Tuesday, May 31, 2011

CLASSIC SUMMER MOVIES


Summer was a different movie season before 'Jaws'
by Susan King

Besides scaring swimmers everywhere, "Jaws" changed the summer movie landscape.

Before the release of the Steven Spielberg-directed thrill ride on more than 400 screens on June 20, 1975, about a great white shark on a feeding frenzy around fictional Amity Island (Martha's Vineyard), the summer blockbuster didn't really exist. The studios' major films, such as "Lawrence of Arabia" and "The Sound of Music," would play in a big city's movie palace sometimes for more than a year before heading to the neighborhood theaters.

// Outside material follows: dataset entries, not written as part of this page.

This is an optimization exercise on Yosys and OpenROAD, whose aim is small area, a short achievable clock period and few clock cycles per item, not a production implementation. Function was checked by simulation only, so behaviour that the tests miss may differ from the original. Power and IR drop assume default switching activity.

Design servo_slew_limiter, start of the top module:
module servo_slew_limiter (
    input  logic        clk,
    input  logic        rst_n,
    input  logic        cmd_valid,
    output logic        cmd_stall,
    input  logic        cmd_op,
    input  logic [15:0] cmd_raw_angle,
    output logic        res_valid,
    input  logic        res_stall,
    output logic [7:0]  res_target_angle,
    output logic [7:0]  res_current_angle,
    output logic [11:0] res_target_pulse_us,
    output logic [11:0] res_drive_pulse_us,
    output logic        res_drive_updated,
    input  logic        cfg_valid,
    output logic        cfg_ready,
    input  logic [1:0]  cfg_index,
    input  logic [15:0] cfg_data
);
Size: roughly 1500 cells after synthesis, ~200 flip-flops, about 84 I/O pins.
Settings: LEC_CHECK=0, CAP_MARGIN=20, CORE_MARGIN=2, CORE_UTILIZATION=40, CTS_BUF_LIST=sky130_fd_sc_hd__clkbuf_8, CTS_CLUSTER_SIZE=40, PLACE_DENSITY=0.6, SETUP_SLACK_MARGIN=4.6, SLEW_MARGIN=20; clock period 9.0 ns.
run.sh (not shown) runs the stock make flow with config.mk's settings and CLKGATE_MAP_FILE= SYNTH_SCRIPT=/design/flow/synth_recipe.tcl, a recipe that flattens the netlist after the stock synthesis.
Testbench counts at the start, summed over its fixed seeds: cycles 24,208, items 24,000.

The studios knew, though, that the box office was stronger during the summer and released several now-classic movies during those summer months, but they were of a much wider variety than the diet of comic-book, sequel, animated and teen fare we see now. Here's a sampling of some of the seminal movies that were introduced during the summer:

"Blood and Sand"

Moviegoers couldn't get enough of superstar heartthrob Rudolph Valentino 89 years ago in this silent epic in which he plays a bullfighter whose successful career is derailed when he is torn between two women. "Blood" was a huge box-office hit and solidified Valentino's status in Hollywood. But sadly, his success was short-lived; he died four years later at the age of 31.


"The Wizard of Oz"

Most moviegoers got their first chance to see Dorothy and the gang in this beloved musical that made a superstar out of Judy Garland on Aug. 25, 1939, though it opened earlier that month in a few places, including Hollywood, New York and Oconomowoc, Wis. The most expensive MGM production of the time — its budget was a whopping $2.7 million — it didn't recoup its cost until after several reissues.

"Miracle on 34th Street"

Along with "It's a Wonderful Life," this delightful holiday fantasy is one of the top Christmas movies of all time. Ironically, the film, which won three Academy Awards, including one for supporting actor Edmund Gwenn, as the Macy's Santa Claus who insists he's the real deal, didn't open during the yuletide season. This "Miracle" arrived on May 2, 1947. It was 20th Century Fox head Darryl F. Zanuck who insisted it come out during the summer to attract bigger audiences. The studio's promos kept the fact that it was set during Christmas a secret.

"Stalag 17"

William Holden won his only Oscar in Billy Wilder's dark World War II comedy, which arrived in July 1953. The film is set in a German POW camp where one of the prisoners is considered a German traitor. The No. 1 suspect is the slick Sefton (Holden), a cynical, gruff prisoner who barters with the Germans for all sorts of goodies. Charlton Heston was the original choice to play the role of Sefton, but as the character got darker, Wilder went to Holden, who had starred in his 1950 classic "Sunset Boulevard."


"Psycho"

Movie audiences probably didn't have a clue what to expect if they attended opening day — June 16, 1960 — of this Alfred Hitchcock masterwork. Filmgoers were accustomed to being scared by the master of suspense's films, but this black-and-white thriller about an innkeeper, Norman Bates (Anthony Perkins), with a mother fixation, was a shock to audiences. It ended up being Hitch's best-known film, and Janet Leigh earned an Oscar nomination as the ill-fated Bates Motel guest.

"Chinatown"

Roman Polanski had been living in Europe since the brutal murder by the Manson family of his pregnant wife, actress Sharon Tate, in 1969. But he agreed to return to Hollywood to direct this classic, which was released on June 20, 1974. Nominated for 11 Academy Awards — ultimately winning for Robert Towne's screenplay — "Chinatown," set in L.A. circa 1937, starred Jack Nicholson as private detective Jake Gittes and Faye Dunaway as the mysterious and beautiful Evelyn Mulwray.